Make your bar 20 units in length. Draw a downward force labeled Q at the right end of the bar. Label this as point C on the bar.
Draw an upward force labeled P somewhere on the bar. Label the location of this point on the bar as A
In this case, we have two parallel forces, P and Q pulling in opposite directions but not in the same line of action. These forces are said to be unlike or antiparallel .
Add another downward force
Draw a downward force labeled W somewhere to the left of A. Label this point as B and consider it to be the horizontal origin. Directions to the right of Bare positive directions.
Label the horizontal distance from B to A as a.

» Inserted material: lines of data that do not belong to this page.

**config.mk**
```make
export PLATFORM = sky130hd
export DESIGN_NAME = ttx_req_gen
export DESIGN_NICKNAME = d
export VERILOG_FILES = /design/src/rtl/ttx_pkg.sv /design/src/rtl/ttx_line_cfg.sv /design/src/rtl/ttx_pulse_run.sv /design/src/rtl/ttx_lat_timer.sv /design/src/rtl/ttx_req_gen.sv
export SDC_FILE = /design/constraint.sdc
export NUM_CORES = 1
export LEC_CHECK = 0
export BUFFER_PORTS_ARGS = -buffer_cell sky130_fd_sc_hd__buf_2
export CORE_UTILIZATION = 54
export CTS_BUF_LIST = sky130_fd_sc_hd__clkbuf_8
export CTS_CLUSTER_SIZE = 20
export DETAILED_ROUTE_END_ITERATION = 8
export GPL_ROUTABILITY_DRIVEN = 0
export PLACE_DENSITY = 0.89
export SYNTH_ARGS = -nofsm -noshare
export SYNTH_HDL_FRONTEND = slang
export SYNTH_SLANG_ARGS = --single-unit
```
**constraint.sdc**
```tcl
create_clock -name clk -period 2.7 [get_ports clk]
set_input_delay 0.54 -clock clk [delete_from_list [all_inputs] [get_ports clk]]
set_output_delay 0.54 -clock clk [all_outputs]
set_load 0.01 [all_outputs]
```
==> config.mk <==
export PLATFORM = sky130hd
export DESIGN_NAME = shadow_pwm
export DESIGN_NICKNAME = d
export VERILOG_FILES = /design/src/rtl/spwm_pkg.sv /design/src/rtl/spwm_regs.sv /design/src/rtl/spwm_timebase.sv /design/src/rtl/spwm_shadow.sv /design/src/rtl/shadow_pwm.sv
export SDC_FILE = /design/constraint.sdc
export NUM_CORES = 1
export LEC_CHECK = 0
export ABC_CLOCK_PERIOD_IN_PS = 3740
export CORE_MARGIN = 5
export CORE_UTILIZATION = 63
export DETAILED_ROUTE_END_ITERATION = 7
export DONT_BUFFER_PORTS = 1
export PLACE_DENSITY = 0.79
export REMOVE_ABC_BUFFERS = 1
export SYNTH_ARGS = -nofsm -noshare
export SYNTH_HDL_FRONTEND = slang
export SYNTH_SLANG_ARGS = --single-unit
==> constraint.sdc <==
create_clock -name clk -period 3.74 [get_ports clk]
set_input_delay 0.187 -clock clk [delete_from_list [all_inputs] [get_ports clk]]
set_output_delay 0.187 -clock clk [all_outputs]
set_load 0.05 [all_outputs]
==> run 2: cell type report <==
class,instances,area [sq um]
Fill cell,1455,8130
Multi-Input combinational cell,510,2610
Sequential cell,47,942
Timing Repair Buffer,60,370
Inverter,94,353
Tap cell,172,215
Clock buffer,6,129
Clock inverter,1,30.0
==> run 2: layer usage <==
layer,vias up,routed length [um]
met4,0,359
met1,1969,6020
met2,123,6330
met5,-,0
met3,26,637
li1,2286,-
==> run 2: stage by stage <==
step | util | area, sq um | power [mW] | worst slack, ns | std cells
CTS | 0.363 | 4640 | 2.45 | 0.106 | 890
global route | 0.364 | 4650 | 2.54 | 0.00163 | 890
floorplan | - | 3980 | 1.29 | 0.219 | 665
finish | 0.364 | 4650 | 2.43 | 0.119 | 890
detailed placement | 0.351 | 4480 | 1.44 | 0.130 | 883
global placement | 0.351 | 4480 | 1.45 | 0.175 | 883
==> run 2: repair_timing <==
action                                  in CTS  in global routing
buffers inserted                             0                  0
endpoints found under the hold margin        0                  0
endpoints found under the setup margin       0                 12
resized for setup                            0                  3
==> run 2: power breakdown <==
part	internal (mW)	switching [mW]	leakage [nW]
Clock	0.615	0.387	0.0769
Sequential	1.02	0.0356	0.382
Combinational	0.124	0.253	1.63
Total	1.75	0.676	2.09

Label the horizontal distance from A to C as b.
What is required for equilibrium?
We can look at this scenario and tell that the forces labeled W and P, both of which point down, must be on opposite sides of the force labeled P.Otherwise, the bar will rotate in a clockwise direction.
The following two conditions must be true for the bar to be in equilibrium.
P + W + Q = 0, or
P = - (W + Q) (vector sum must be zero)
a*P + (a+b) * Q = 0 (moments around point B)
The plan
We will set values for all the variables in the twoconditions other than a and P and then solve for values of a and P that will result in the bar being in equilibrium .
- Let W = -10
- Let Q = -5
- Let b = 2
The computations
Substituting these values into the two conditions and rearranging terms gives us:
P = -(W + Q), or
P = 15 , this is one of the answers
a*P +(a+2)*(-5) = 0, or
15*a -5*a -10 = 0, or
10*a = 10, or
a = 1 , this is the other answer
The answers
Therefore, for the values of W, Q, and b given above , P must be equal to 15 and a must be equal to 1 for the bar to be in equilibrium.